Although we find that the IC Agreement does not encompass the payment of commissions to Mr. Bassinger in connection with the SightLine joint venture, the Panel has determined that, in the interests of justice and equity, Mr. Bassinger should be paid an award of $308,686.00 as compensation for his introduction of Sightline to Easterly and his other efforts in connection with the SightLine joint venture. We also note that Mr. Bassinger previously was paid $141,313.90 by Easterly Partners Group LCC for SightLine management fees through Q1 2019, to which he was not entitled under the terms of the IC Agreement.
[R]espondent's claim for Non-IC commissions from the revenues for all of Easterly Securities LLC's sales in which he did not participate would produce a result that is both commercially unreasonable and contrary to the reasonable expectations of the parties.Since the evidence adduced at the hearing demonstrated that there were no Non-IC originated securities transactions in which Mr. Bassinger participated, he is not entitled to commissions under this provision.
If Bassinger is acting as an IC, he's covered under the IC Agreement, but if he's not acting as an IC, then he's not covered under the IC Agreement because there wasn't any non-IC transaction in which Bassinger participated, and, as such, he's not entitled to non-IC commissions for not having participated in any non-IC transactions, which didn't arise anyway.

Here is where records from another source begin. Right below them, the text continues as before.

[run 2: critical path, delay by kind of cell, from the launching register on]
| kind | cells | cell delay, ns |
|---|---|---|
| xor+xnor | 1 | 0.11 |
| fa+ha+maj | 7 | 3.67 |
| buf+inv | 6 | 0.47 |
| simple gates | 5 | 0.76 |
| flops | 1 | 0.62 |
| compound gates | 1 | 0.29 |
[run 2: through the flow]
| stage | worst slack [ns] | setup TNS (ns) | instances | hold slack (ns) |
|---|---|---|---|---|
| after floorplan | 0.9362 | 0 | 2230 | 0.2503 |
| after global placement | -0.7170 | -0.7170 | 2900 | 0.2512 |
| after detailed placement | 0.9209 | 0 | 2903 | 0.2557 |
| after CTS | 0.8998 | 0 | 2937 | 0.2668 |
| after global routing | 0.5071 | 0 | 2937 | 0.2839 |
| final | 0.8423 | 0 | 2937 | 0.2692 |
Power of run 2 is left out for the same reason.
--- src/design/val_csr.sv ---
module val_csr (
   input  logic                              clock,
   input  logic                              reset,
   input  logic                              csr_psel,
   input  logic                              csr_penable,
   input  logic                              csr_pwrite,
   input  logic [val_pkg::CSR_ADDR_W-1:0]    csr_paddr,
   input  logic [val_pkg::CSR_DATA_W-1:0]    csr_pwdata,
   output logic [val_pkg::CSR_DATA_W-1:0]    csr_prdata,
   output logic                              csr_pready,
   output val_pkg::cfg_type                  cfg
);

   logic [val_pkg::SPEED_W-1:0] lin_speed_ff, lin_speed_in;
   logic [val_pkg::SPEED_W-1:0] ang_speed_ff, ang_speed_in;
   logic [val_pkg::ACCEL_W-1:0] lin_accel_ff, lin_accel_in;
   logic [val_pkg::ACCEL_W-1:0] ang_accel_ff, ang_accel_in;
   logic                        wr_en;
   val_pkg::csr_idx_type        idx;

   assign csr_pready = 1'b1;
   assign wr_en      = csr_psel & csr_penable & csr_pwrite;
   assign idx        = val_pkg::csr_idx_type'(csr_paddr[3:2]);

   // register write decode
   always_comb begin
      lin_speed_in = lin_speed_ff;
      ang_speed_in = ang_speed_ff;
      lin_accel_in = lin_accel_ff;
      ang_accel_in = ang_accel_ff;
      if (wr_en) begin
         case (idx)
            val_pkg::CSR_LIN_SPEED: lin_speed_in = csr_pwdata[val_pkg::SPEED_W-1:0];
            val_pkg::CSR_ANG_SPEED: ang_speed_in = csr_pwdata[val_pkg::SPEED_W-1:0];
            val_pkg::CSR_LIN_ACCEL: lin_accel_in = csr_pwdata[val_pkg::ACCEL_W-1:0];
            val_pkg::CSR_ANG_ACCEL: ang_accel_in = csr_pwdata[val_pkg::ACCEL_W-1:0];
            default: ;
         endcase
      end
   end

   always_ff @(posedge clock) begin
      if (reset) begin
         lin_speed_ff <= val_pkg::LIN_SPEED_RST;
         ang_speed_ff <= val_pkg::ANG_SPEED_RST;
         lin_accel_ff <= val_pkg::LIN_ACCEL_RST;
         ang_accel_ff <= val_pkg::ANG_ACCEL_RST;
      end else begin
         lin_speed_ff <= lin_speed_in;
         ang_speed_ff <= ang_speed_in;
         lin_accel_ff <= lin_accel_in;
         ang_accel_ff <= ang_accel_in;
      end
   end

   // read mux
   always_comb begin
      case (idx)
         val_pkg::CSR_LIN_SPEED: csr_prdata = val_pkg::CSR_DATA_W'(lin_speed_ff);
         val_pkg::CSR_ANG_SPEED: csr_prdata = val_pkg::CSR_DATA_W'(ang_speed_ff);
         val_pkg::CSR_LIN_ACCEL: csr_prdata = val_pkg::CSR_DATA_W'(lin_accel_ff);
         val_pkg::CSR_ANG_ACCEL: csr_prdata = val_pkg::CSR_DATA_W'(ang_accel_ff);
         default:                csr_prdata = '0;
      endcase
   end

   assign cfg.lin_speed = lin_speed_ff;
   assign cfg.ang_speed = ang_speed_ff;
   assign cfg.lin_accel = lin_accel_ff;
   assign cfg.ang_accel = ang_accel_ff;

endmodule
File: src/stt_pkg.sv
package stt_pkg;

    localparam int SLOTS    = 32;
    localparam int IDX_W    = (SLOTS > 1) ? $clog2(SLOTS) : 1;
    localparam int CNT_W    = $clog2(SLOTS + 1);
    localparam int PERIOD_W = 32;
    localparam int TIME_W   = 64;
    localparam int MS_W     = 10;
    localparam int ID_W     = 6;

    localparam logic [MS_W-1:0] MS_PER_TICK_RESET = 10'd1;

    localparam logic CMD_REGISTER = 1'b0;
    localparam logic CMD_TICK     = 1'b1;

    localparam logic KIND_ANSWER = 1'b0;
    localparam logic KIND_FIRED  = 1'b1;

    typedef struct packed {
        logic                cmd;
        logic [PERIOD_W-1:0] delay_ms;
        logic                repeating;
    } stt_in_t;

    typedef struct packed {
        logic            kind;
        logic [ID_W-1:0] slot_id;
        logic            last;
    } stt_out_t;

    // one table entry as held in the slot RAM
    typedef struct packed {
        logic [PERIOD_W-1:0] period;
        logic [TIME_W-1:0]   deadline;
        logic                rep;
    } stt_entry_t;

    localparam int ENTRY_W = $bits(stt_entry_t);

    // slot id is slot index plus one, kept to the id field width
    function automatic logic [ID_W-1:0] slot_id_of(input logic [CNT_W-1:0] n);
        logic [ID_W+CNT_W:0] tmp;
        tmp = {{(ID_W + 1){1'b0}}, n} + 1'b1;
        return tmp[ID_W-1:0];
    endfunction

endpackage

File: src/stt_ram.sv
module stt_ram #(
    parameter int WIDTH = 8,
    parameter int DEPTH = 16
) (
    input  logic                                     clk,
    input  logic                                     we,
    input  logic [((DEPTH > 1) ? $clog2(DEPTH) : 1)-1:0] wr_addr,
    input  logic [WIDTH-1:0]                         wr_data,
    input  logic                                     re,
    input  logic [((DEPTH > 1) ? $clog2(DEPTH) : 1)-1:0] rd_addr,
    output logic [WIDTH-1:0]                         rd_data
);

    logic [WIDTH-1:0] mem [DEPTH];

    always_ff @(posedge clk)
    begin
        if (we)
        begin
            mem[wr_addr] <= wr_data;
        end
        if (re)
        begin
            rd_data <= mem[rd_addr];
        end
    end

endmodule

File: src/stt_out_stage.sv
module stt_out_stage (
    input  logic              clk,
    input  logic              rst_n,
    input  logic              push,
    input  stt_pkg::stt_out_t push_data,
    output logic              free,
    output logic              out_valid,
    input  logic              out_ready,
    output stt_pkg::stt_out_t out_data
);

    logic              valid_reg;
    stt_pkg::stt_out_t data_reg;

    assign free      = !valid_reg || out_ready;
    assign out_valid = valid_reg;
    assign out_data  = data_reg;

    always_ff @(posedge clk or negedge rst_n)
    begin
        if (!rst_n)
        begin
            valid_reg <= 1'b0;
        end
        else if (push)
        begin
            valid_reg <= 1'b1;
        end
        else if (out_ready)
        begin
            valid_reg <= 1'b0;
        end
    end

    always_ff @(posedge clk)
    begin
        if (push)
        begin
            data_reg <= push_data;
        end
    end

endmodule

File: src/software_timer_table_core.sv
// Software timer table.
// in channel (in_valid/in_ready/in_data): one command per transaction.
//   cmd register: takes the next free slot, deadline = now + delay_ms,
//   answers one result (kind 0, slot id or 0 when full, last 1).
//   cmd tick: now += ms_per_tick, then every used slot is scanned in
//   ascending order; each enabled slot with deadline <= now fires (kind 1).
//   Periodic slots are rescheduled to now + interval, one-shots disabled.
//   The final fired result of a tick carries last; no result if none fired.
// cfg channel (cfg_valid/cfg_ready/cfg_data): writes ms_per_tick, always
//   ready; write only while the block is idle.
// A tick scans every used slot and then ends, with a flush step when a slot
// fired: the slot RAM is read one entry per cycle unless the scan stalls,
// and the read-modify-write of entry i overlaps the read of i+1. One fired
// result is held back until the next one (or the scan end) is known, so the
// last flag is exact. Stalls: a new hit while a result is held and the
// output register is full halts the scan in place; nothing is dropped.
// Inputs are taken only between commands.
// Reset: clock and used count cleared, all slots disabled, ms_per_tick = 1;
// no clearing pass, the block is ready right after reset.
module software_timer_table_core (
    input  logic                          clk,
    input  logic                          rst_n,
    input  logic                          in_valid,
    output logic                          in_ready,
    input  stt_pkg::stt_in_t              in_data,
    output logic                          out_valid,
    input  logic                          out_ready,
    output stt_pkg::stt_out_t             out_data,
    input  logic                          cfg_valid,
    output logic                          cfg_ready,
    input  logic [stt_pkg::MS_W-1:0]      cfg_data
);

    typedef enum logic [1:0] {
        S_IDLE,
        S_SCAN,
        S_FLUSH
    } state_t;

    state_t                          state_reg, state_next;
    logic [stt_pkg::MS_W-1:0]        ms_per_tick_reg;
    logic [stt_pkg::TIME_W-1:0]      now_ms_reg, now_ms_next;
    logic [stt_pkg::CNT_W-1:0]       used_reg, used_next;
    logic [stt_pkg::SLOTS-1:0]       enable_reg, enable_next;
    logic [stt_pkg::CNT_W-1:0]       rd_idx_reg, rd_idx_next;
    logic                            s1_valid_reg, s1_valid_next;
    logic [stt_pkg::IDX_W-1:0]       s1_idx_reg, s1_idx_next;
    logic                            pend_valid_reg, pend_valid_next;
    logic                            pend_kind_reg, pend_kind_next;
    logic [stt_pkg::ID_W-1:0]        pend_id_reg, pend_id_next;

    // slot RAM ports
    logic                            ram_we;
    logic [stt_pkg::IDX_W-1:0]       ram_wr_addr;
    stt_pkg::stt_entry_t             ram_wr_entry;
    logic                            ram_re;
    logic [stt_pkg::IDX_W-1:0]       ram_rd_addr;
    logic [stt_pkg::ENTRY_W-1:0]     ram_rd_data;
    stt_pkg::stt_entry_t             rd_entry;

    logic                            out_free;
    logic                            push;
    stt_pkg::stt_out_t               push_data;
    logic                            hit;
    logic                            stall;

    stt_ram #(
        .WIDTH (stt_pkg::ENTRY_W),
        .DEPTH (stt_pkg::SLOTS)
    ) u_slot_ram (
        .clk     (clk),
        .we      (ram_we),
        .wr_addr (ram_wr_addr),
        .wr_data (ram_wr_entry),
        .re      (ram_re),
        .rd_addr (ram_rd_addr),
        .rd_data (ram_rd_data)
    );

    stt_out_stage u_out (
        .clk       (clk),
        .rst_n     (rst_n),
        .push      (push),
        .push_data (push_data),
        .free      (out_free),
        .out_valid (out_valid),
        .out_ready (out_ready),
        .out_data  (out_data)
    );

    assign rd_entry  = stt_pkg::stt_entry_t'(ram_rd_data);
    assign in_ready  = (state_reg == S_IDLE);
    assign cfg_ready = 1'b1;

    // entry in stage 1 is due: enabled and deadline reached
    assign hit   = s1_valid_reg && enable_reg[s1_idx_reg]
                   && (now_ms_reg >= rd_entry.deadline);
    // a second fired result cannot move the held one out yet
    assign stall = hit && pend_valid_reg && !out_free;

    always_comb
    begin
        state_next      = state_reg;
        now_ms_next     = now_ms_reg;
        used_next       = used_reg;
        enable_next     = enable_reg;
        rd_idx_next     = rd_idx_reg;
        s1_valid_next   = s1_valid_reg;
        s1_idx_next     = s1_idx_reg;
        pend_valid_next = pend_valid_reg;
        pend_kind_next  = pend_kind_reg;
        pend_id_next    = pend_id_reg;

        ram_we       = 1'b0;
        ram_wr_addr  = s1_idx_reg;
        ram_wr_entry = rd_entry;
        ram_wr_entry.deadline = now_ms_reg + stt_pkg::TIME_W'(rd_entry.period);
        ram_re       = 1'b0;
        ram_rd_addr  = rd_idx_reg[stt_pkg::IDX_W-1:0];

        push              = 1'b0;
        push_data.kind    = pend_kind_reg;
        push_data.slot_id = pend_id_reg;
        push_data.last    = 1'b0;

        unique case (state_reg)
            S_IDLE:
            begin
                if (in_valid)
                begin
                    if (in_data.cmd == stt_pkg::CMD_TICK)
                    begin
                        now_ms_next   = now_ms_reg + stt_pkg::TIME_W'(ms_per_tick_reg);
                        rd_idx_next   = '0;
                        s1_valid_next = 1'b0;
                        state_next    = S_SCAN;
                    end
                    else
                    begin
                        pend_valid_next = 1'b1;
                        pend_kind_next  = stt_pkg::KIND_ANSWER;
                        pend_id_next    = '0;
                        if (used_reg < stt_pkg::CNT_W'(stt_pkg::SLOTS))
                        begin
                            ram_we                = 1'b1;
                            ram_wr_addr           = used_reg[stt_pkg::IDX_W-1:0];
                            ram_wr_entry.period   = in_data.delay_ms;
                            ram_wr_entry.deadline = now_ms_reg
                                                    + stt_pkg::TIME_W'(in_data.delay_ms);
                            ram_wr_entry.rep      = in_data.repeating;
                            enable_next[used_reg[stt_pkg::IDX_W-1:0]] = 1'b1;
                            used_next             = used_reg + stt_pkg::CNT_W'(1);
                            pend_id_next          = stt_pkg::slot_id_of(used_reg);
                        end
                        state_next = S_FLUSH;
                    end
                end
            end

            S_SCAN:
            begin
                if (!stall)
                begin
                    if (hit)
                    begin
                        // older fired result is not the last one
                        push            = pend_valid_reg;
                        pend_valid_next = 1'b1;
                        pend_kind_next  = stt_pkg::KIND_FIRED;
                        pend_id_next    = stt_pkg::slot_id_of(stt_pkg::CNT_W'(s1_idx_reg));
                        if (rd_entry.rep)
                        begin
                            ram_we = 1'b1;
                        end
                        else
                        begin
                            enable_next[s1_idx_reg] = 1'b0;
                        end
                    end
                    if (rd_idx_reg < used_reg)
                    begin
                        ram_re        = 1'b1;
                        s1_valid_next = 1'b1;
                        s1_idx_next   = rd_idx_reg[stt_pkg::IDX_W-1:0];
                        rd_idx_next   = rd_idx_reg + stt_pkg::CNT_W'(1);
                    end
                    else
                    begin
                        s1_valid_next = 1'b0;
                        state_next    = pend_valid_next ? S_FLUSH : S_IDLE;
                    end
                end
            end

            S_FLUSH:
            begin
                if (out_free)
                begin
                    push            = 1'b1;
                    push_data.last  = 1'b1;
                    pend_valid_next = 1'b0;
                    state_next      = S_IDLE;
                end
            end

            default:
            begin
                state_next = S_IDLE;
            end
        endcase
    end

    always_ff @(posedge clk or negedge rst_n)
    begin
        if (!rst_n)
        begin
            state_reg       <= S_IDLE;
            ms_per_tick_reg <= stt_pkg::MS_PER_TICK_RESET;
            now_ms_reg      <= '0;
            used_reg        <= '0;
            enable_reg      <= '0;
            rd_idx_reg      <= '0;
            s1_valid_reg    <= 1'b0;
            pend_valid_reg  <= 1'b0;
        end
        else
        begin
            state_reg      <= state_next;
            now_ms_reg     <= now_ms_next;
            used_reg       <= used_next;
            enable_reg     <= enable_next;
            rd_idx_reg     <= rd_idx_next;
            s1_valid_reg   <= s1_valid_next;
            pend_valid_reg <= pend_valid_next;
            if (cfg_valid && cfg_ready)
            begin
                ms_per_tick_reg <= cfg_data;
            end
        end
    end

    always_ff @(posedge clk)
    begin
        s1_idx_reg    <= s1_idx_next;
        pend_kind_reg <= pend_kind_next;
        pend_id_reg   <= pend_id_next;
    end

    // write-back never hits the entry being fetched in the same cycle
    a_no_rw_collide: assert property (@(posedge clk) disable iff (!rst_n)
        (ram_we && ram_re) |-> (ram_wr_addr != ram_rd_addr))
        else $error("slot RAM write and read target the same entry");

    // a result only moves into the output register when it has room
    a_push_room: assert property (@(posedge clk) disable iff (!rst_n)
        push |-> out_free)
        else $error("result pushed into a full output register");

    a_used_bound: assert property (@(posedge clk) disable iff (!rst_n)
        used_reg <= stt_pkg::CNT_W'(stt_pkg::SLOTS))
        else $error("used count beyond table size");

    // no held result is left behind once back at idle
    a_idle_empty: assert property (@(posedge clk) disable iff (!rst_n)
        (state_reg == S_IDLE) |-> !pend_valid_reg)
        else $error("held result still pending at idle");

    // a stalled scan holds its fetch position
    a_stall_hold: assert property (@(posedge clk) disable iff (!rst_n)
        (state_reg == S_SCAN && stall) |=> $stable(rd_idx_reg) && s1_valid_reg)
        else $error("scan moved during a stall");

endmodule
File: config.mk
export PLATFORM = sky130hd
export DESIGN_NAME = software_timer_table_core
export DESIGN_NICKNAME = d
export VERILOG_FILES = /design/src/stt_pkg.sv /design/src/stt_ram.sv /design/src/stt_out_stage.sv /design/src/software_timer_table_core.sv
export SDC_FILE = /design/constraint.sdc
export NUM_CORES = 2
export LEC_CHECK = 0
export ABC_CLOCK_PERIOD_IN_PS = 9100
export BUFFER_PORTS_ARGS = -buffer_cell sky130_fd_sc_hd__buf_2
export CORE_ASPECT_RATIO = 1.25
export CORE_MARGIN = 4
export CORE_UTILIZATION = 50
export DETAILED_ROUTE_END_ITERATION = 8
export PLACE_DENSITY = 0.65
export SLEW_MARGIN = 20
export SYNTH_ARGS = -nofsm -noshare
export SYNTH_HDL_FRONTEND = slang
export SYNTH_SLANG_ARGS = --single-unit
File: constraint.sdc
create_clock -name clk -period 9.1 [get_ports clk]
set_input_delay 1.365 -clock clk [delete_from_list [all_inputs] [get_ports clk]]
set_output_delay 1.365 -clock clk [all_outputs]
set_load 0.05 [all_outputs]
* Word-level counts from Yosys, hierarchy flattened
Memory sizes are Yosys's and may differ from the RTL's. A register that Yosys moved wholly into a read port is not among the register bits.
Cells that the tools add are included.
** Cells by class
- Add/sub/neg operators :: 7
- Order comparisons :: 7
- Equality and inequality tests :: 12
- Multiplexer cells :: 74
- Bitwise operators :: 5
- Reduce and logical (&&, ||, !) cells :: 22
** Operators with widths (number)
- 97-bit 2-to-1 mux :: 4
- 32-bit 2-to-1 mux :: 6
- 64-bit by 32-bit adder with 64-bit output :: 2
- 64-bit by 10-bit adder with 64-bit output :: 1
- 64-bit >= comparator :: 1
- 32-bit one-hot mux with 2 select lines :: 1
- 6-bit 2-to-1 mux :: 9
- 1-bit 2-to-1 mux :: 33
- 32-bit AND :: 1
- 32-bit inverter :: 1
- 32-bit OR :: 1
- 6-bit one-hot mux with 2 select lines :: 2
- 5-bit 2-to-1 mux :: 4
- 6-bit by 1-bit adder with 6-bit output, second input constant :: 3
- 2-bit != test, second input constant :: 8
- 5-bit AND reduction :: 3
- 5-bit by 6-bit < comparator with 1-bit output, second input constant :: 2
- 2-bit 2-to-1 mux :: 6
- 4-bit AND reduction :: 3
- 1-bit demux with 5-bit select :: 2
- 5-bit by 1-bit >= comparator with 1-bit output, second input constant :: 2
- 1-bit one-hot mux with 2 select lines :: 4
- 7-bit AND reduction :: 1
- 5-bit by 1-bit adder with 6-bit output, second input constant :: 1
- 16 further kinds :: 26
** Word-level totals
- Bits in registers :: 143
- Bits in writable memories :: 3104
- Output and inout port bits :: 11
- Word-level logic and storage cells :: 143
- Memories :: 1
** Memories
- u_slot_ram.mem :: depth 32, width 97, rd ports 1, clocked after memory_dff 1, write ports 1, line stt_ram.sv:14 : logic [WIDTH-1:0] mem [DEPTH];

* Depth between registers and ports, before layout
- Depth after elaboration :: 12
- Gate-level depth with buffers :: 13
- Mapped depth without buffers :: 12

* Modules after synthesis
A second synthesis with hierarchy kept.
** Unflattened totals
- Cell total of the unflattened synthesis :: 7306
- Area total of the unflattened synthesis :: 134435.2 sq um
** Modules (own cells, without submodules)
- stt_ram :: times used 1, cells each 5663, area an instance 120847.2 sq um
- software_timer_table_core :: times used 1, cells each 1632, area an instance 13300.3 sq um
- stt_out_stage :: times used 1, cells each 11, area an instance 287.8 sq um

* Worst setup path after synthesis
OpenSTA, ideal clock, no wires.
- Path type :: register to register
- Start :: register now_ms_reg[49] (netlist bit)
- End :: memory u_slot_ram.mem[20][0] (netlist bit) (enable)
- Arrival time :: 7265 ps
- Path slack :: 1250 ps
- Cell stages (with the launch flop) :: 11
- Buffers on the path :: 0
- Clock period less this slack :: 7850 ps
- Cells stage by stage :: dfrtp_1 ha_1 and4_1 nand3_1 or4_1 nor3_1 o31a_1 o21ai_4 nor3_1 nand2_1 a21oi_1
** On the way
- Longest elaborated chain between the ends :: 8
- Elaborated cells between the ends (all ways) :: 9
** RTL lines
- start: declaration :: line software_timer_table_core.sv:42 : logic [stt_pkg::TIME_W-1:0] now_ms_reg, now_ms_next;
- start signal: assignment :: line software_timer_table_core.sv:229 : now_ms_reg <= now_ms_next;
- 64-bit >= comparator * :: line software_timer_table_core.sv:97 : && (now_ms_reg >= rd_entry.deadline);
- 1-bit logical AND * :: line software_timer_table_core.sv:97
- 1-bit logical AND (2 in a row) :: line software_timer_table_core.sv:99 : assign stall = hit && pend_valid_reg && !out_free;
- 1-bit 2-to-1 mux * :: line software_timer_table_core.sv:162 : if (!stall)
- 1-bit one-hot mux with 2 select lines * :: line software_timer_table_core.sv:126 : unique case (state_reg)
- 1-bit 2-to-1 mux * :: line stt_ram.sv:18 : if (we)
- 1-bit 2-to-1 mux (not written as such) * :: line stt_ram.sv:20 : mem[wr_addr] <= wr_data;
- end: declaration :: line stt_ram.sv:14
Every way passes the cells marked *; elsewhere a longest branch is shown, timed or not.

* Worst setup path after layout
- Start :: register now_ms_reg[31] (netlist bit)
- End :: memory u_slot_ram.mem[6][27] (netlist bit) (enable)
Same word-level chain as after synthesis.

In this regard, the Panel finds that Easterly Securities LLC and the Third-Party Respondents have met their burden of proof as to each of those elements: (1) Mr. Bassinger had autonomy in connection with his business dealings at Easterly and was supervised as required by securities regulations; (2) Easterly Securities LLC was set up to assist its parent company, Easterly Partners Group LLC, in raising capital for the affiliate funds that they managed as part of its investment advisory business, as its registered broker-dealer. In contrast, Bassinger's engagement was to sell securities pursuant to an engagement or placement agreement between Easterly Securities and an issuer, i.e., third-party capital raising, which was not a part of Easterly's core investment advisory business, and; (3) Mr. Bassinger was engaged to operate as an entrepreneur, using Easterly Securities' broker dealer platform to service his existing stable of clients, which were his and not Easterly's (See e.g., IC Agreement at Schedule B). Pursuant to Section 2(c) of the IC Agreement, Mr. Bassinger could have engaged in the performance of his customary securities business with another registered broker-dealer "in accordance with the policies and procedures of the Company, or alternatively upon receipt of written approval from the Company", as FINRA rules permit such arrangements.